Segment Start: AVAILABLE RECORDS
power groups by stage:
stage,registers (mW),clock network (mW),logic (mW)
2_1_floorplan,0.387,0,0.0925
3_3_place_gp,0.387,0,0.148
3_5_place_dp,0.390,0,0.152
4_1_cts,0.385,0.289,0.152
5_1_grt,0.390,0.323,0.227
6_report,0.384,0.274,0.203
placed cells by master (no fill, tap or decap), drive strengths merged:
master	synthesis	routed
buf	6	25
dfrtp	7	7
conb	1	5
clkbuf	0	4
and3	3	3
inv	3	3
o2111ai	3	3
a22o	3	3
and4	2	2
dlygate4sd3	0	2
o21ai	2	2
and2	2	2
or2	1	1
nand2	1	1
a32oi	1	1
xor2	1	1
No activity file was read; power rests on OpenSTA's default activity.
<file path="config.mk">
export PLATFORM = sky130hd
export DESIGN_NAME = chctl_regblock
export DESIGN_NICKNAME = d
export VERILOG_FILES = /design/src/rtl/chctl_pkg.sv /design/src/rtl/chctl_addr_decode.sv /design/src/rtl/chctl_status_update.sv /design/src/rtl/chctl_channel.sv /design/src/rtl/chctl_regblock.sv
export SDC_FILE = /design/constraint.sdc
export NUM_CORES = 1
export LEC_CHECK = 0
export ABC_AREA = 1
export BUFFER_PORTS_ARGS = -buffer_cell sky130_fd_sc_hd__buf_2
export CAP_MARGIN = 20
export CORE_MARGIN = 2
export CORE_UTILIZATION = 33
export DETAILED_ROUTE_END_ITERATION = 8
export PLACE_DENSITY = 0.5
export SYNTH_ARGS = -nofsm -noshare
export SYNTH_HDL_FRONTEND = slang
export SYNTH_SLANG_ARGS = --single-unit
</file>
<file path="constraint.sdc">
create_clock -name clk -period 3.15 [get_ports clk]
set_input_delay 0.63 -clock clk [delete_from_list [all_inputs] [get_ports clk]]
set_output_delay 0.63 -clock clk [all_outputs]
set_load 0.02 [all_outputs]
</file>
`config.mk`:
```
export PLATFORM = sky130hd
export DESIGN_NAME = tick_timer
export DESIGN_NICKNAME = d
export VERILOG_FILES = /design/src/rtl/tick_timer_pkg.sv /design/src/rtl/tick_timer_chan.sv /design/src/rtl/tick_timer_regs.sv /design/src/rtl/tick_timer.sv
export SDC_FILE = /design/constraint.sdc
export NUM_CORES = 1
export LEC_CHECK = 0
export BUFFER_PORTS_ARGS = -buffer_cell sky130_fd_sc_hd__buf_2
export CAP_MARGIN = 20
export CELL_PAD_IN_SITES_DETAIL_PLACEMENT = 0
export CELL_PAD_IN_SITES_GLOBAL_PLACEMENT = 1
export CORE_MARGIN = 2
export CORE_UTILIZATION = 45
export DETAILED_ROUTE_END_ITERATION = 10
export GPL_TIMING_DRIVEN = 1
export PLACE_DENSITY_LB_ADDON = 0.08
export SLEW_MARGIN = 5
export SYNTH_ARGS = -nofsm -noshare
export SYNTH_HDL_FRONTEND = slang
export SYNTH_SLANG_ARGS = --single-unit
```
`constraint.sdc`:
```
create_clock -name clk -period 3 [get_ports clk]
set_input_delay 0.6 -clock clk [delete_from_list [all_inputs] [get_ports clk]]
set_output_delay 0.6 -clock clk [all_outputs]
set_load 0.05 [all_outputs]
```
`src/rtl/tick_timer_pkg.sv`:
```
package tick_timer_pkg;
  localparam int DATA_W  = 32;
  localparam int EN_BIT  = 30;
  localparam int IE_BIT  = 29;
  localparam int MODE_HI = 28;
  localparam int MODE_LO = 27;
  localparam logic [1:0] MODE_PERIODIC = 2'b01;

  // strobes from register decode to one channel datapath
  typedef struct packed {
    logic ctrlWr;
    logic loadWr;
    logic flagClr;
  } chanStb_t;
endpackage

```
`src/rtl/tick_timer_chan.sv`:
```
module tick_timer_chan
  import tick_timer_pkg::*;
#(
  parameter int CNT_W = 32,
  parameter int PRE_W = 8
) (
  input  logic              clk,
  input  logic              rstN,
  input  chanStb_t          stb,
  input  logic [DATA_W-1:0] wrData,
  output logic [DATA_W-1:0] ctrlWord,
  output logic [CNT_W-1:0]  loadVal,
  output logic [CNT_W-1:0]  countVal,
  output logic              flag,
  output logic              irq
);
  logic             running;
  logic             intEn;
  logic [1:0]       mode;
  logic [PRE_W-1:0] preLim;
  logic [PRE_W-1:0] preCnt;
  logic             tick;
  logic             expire;
  logic             periodic;

  assign periodic = (mode == MODE_PERIODIC);
  assign tick     = running && !stb.ctrlWr && (preCnt == preLim);
  assign expire   = tick && (countVal <= CNT_W'(1));
  assign irq      = flag && intEn;

  always_ff @(posedge clk) begin
    if (!rstN) begin
      running  <= 1'b0;
      intEn    <= 1'b0;
      mode     <= '0;
      preLim   <= '0;
      preCnt   <= '0;
      loadVal  <= '0;
      countVal <= '0;
      flag     <= 1'b0;
    end else begin
      if (stb.ctrlWr) begin
        running <= wrData[EN_BIT];
        intEn   <= wrData[IE_BIT];
        mode    <= wrData[MODE_HI:MODE_LO];
        preLim  <= wrData[PRE_W-1:0];
        if (wrData[EN_BIT] && !running) begin
          countVal <= loadVal;
          preCnt   <= '0;
        end
      end else if (running) begin
        if (tick) begin
          preCnt <= '0;
          if (expire) begin
            if (periodic) begin
              countVal <= loadVal;
            end else begin
              countVal <= '0;
              running  <= 1'b0;
            end
          end else begin
            countVal <= countVal - CNT_W'(1);
          end
        end else begin
          preCnt <= preCnt + PRE_W'(1);
        end
      end
      if (stb.loadWr) begin
        loadVal <= wrData[CNT_W-1:0];
        if (!running) countVal <= wrData[CNT_W-1:0];
      end
      if (expire) flag <= 1'b1;
      else if (stb.flagClr) flag <= 1'b0;
    end
  end

  always_comb begin
    ctrlWord                  = '0;
    ctrlWord[EN_BIT]          = running;
    ctrlWord[IE_BIT]          = intEn;
    ctrlWord[MODE_HI:MODE_LO] = mode;
    ctrlWord[PRE_W-1:0]       = preLim;
  end
endmodule

```
`src/rtl/tick_timer_regs.sv`:
```
module tick_timer_regs
  import tick_timer_pkg::*;
#(
  parameter int NUM_CH = 2,
  parameter int CNT_W  = 32,
  parameter int ADDR_W = 4
) (
  input  logic [ADDR_W-1:0]             busAddr,
  input  logic                          busWr,
  input  logic [NUM_CH-1:0]             clrMask,
  input  logic [NUM_CH-1:0][DATA_W-1:0] ctrlWord,
  input  logic [NUM_CH-1:0][CNT_W-1:0]  loadVal,
  input  logic [NUM_CH-1:0][CNT_W-1:0]  countVal,
  input  logic [NUM_CH-1:0]             flags,
  output chanStb_t [NUM_CH-1:0]         stb,
  output logic [DATA_W-1:0]             busRdata
);
  localparam logic [ADDR_W-1:0] STATUS_ADDR = {ADDR_W{1'b1}};

  logic statusWr;
  assign statusWr = busWr && (busAddr == STATUS_ADDR);

  for (genvar c = 0; c < NUM_CH; c++) begin : g_dec
    localparam logic [ADDR_W-1:0] BASE = ADDR_W'(4 * c);
    assign stb[c].ctrlWr  = busWr && (busAddr == BASE);
    assign stb[c].loadWr  = busWr && (busAddr == BASE + ADDR_W'(1));
    assign stb[c].flagClr = statusWr && clrMask[c];
  end

  always_comb begin
    busRdata = '0;
    for (int c = 0; c < NUM_CH; c++) begin
      if (busAddr == ADDR_W'(4 * c))     busRdata = ctrlWord[c];
      if (busAddr == ADDR_W'(4 * c + 1)) busRdata = DATA_W'(loadVal[c]);
      if (busAddr == ADDR_W'(4 * c + 2)) busRdata = DATA_W'(countVal[c]);
    end
    if (busAddr == STATUS_ADDR) busRdata = DATA_W'(flags);
  end
endmodule

```
`src/rtl/tick_timer.sv`:
```
module tick_timer
  import tick_timer_pkg::*;
#(
  parameter int NUM_CH = 2,
  parameter int CNT_W  = 32,
  parameter int PRE_W  = 8,
  parameter int ADDR_W = 4
) (
  input  logic              clk,
  input  logic              rstN,
  input  logic [ADDR_W-1:0] busAddr,
  input  logic              busWr,
  input  logic [DATA_W-1:0] busWdata,
  output logic [DATA_W-1:0] busRdata,
  output logic [NUM_CH-1:0] irq
);
  chanStb_t [NUM_CH-1:0]         stb;
  logic [NUM_CH-1:0][DATA_W-1:0] ctrlWord;
  logic [NUM_CH-1:0][CNT_W-1:0]  loadVal;
  logic [NUM_CH-1:0][CNT_W-1:0]  countVal;
  logic [NUM_CH-1:0]             flags;

  tick_timer_regs #(.NUM_CH(NUM_CH), .CNT_W(CNT_W), .ADDR_W(ADDR_W)) regs (
    .busAddr (busAddr),
    .busWr   (busWr),
    .clrMask (busWdata[NUM_CH-1:0]),
    .ctrlWord(ctrlWord),
    .loadVal (loadVal),
    .countVal(countVal),
    .flags   (flags),
    .stb     (stb),
    .busRdata(busRdata)
  );

  for (genvar c = 0; c < NUM_CH; c++) begin : g_ch
    tick_timer_chan #(.CNT_W(CNT_W), .PRE_W(PRE_W)) chan (
      .clk     (clk),
      .rstN    (rstN),
      .stb     (stb[c]),
      .wrData  (busWdata),
      .ctrlWord(ctrlWord[c]),
      .loadVal (loadVal[c]),
      .countVal(countVal[c]),
      .flag    (flags[c]),
      .irq     (irq[c])
    );
  end
endmodule

```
Segment End: AVAILABLE RECORDS
Where a line of the data contains "stage", copy that line.

power groups by stage:
stage,registers (mW),clock network (mW),logic (mW)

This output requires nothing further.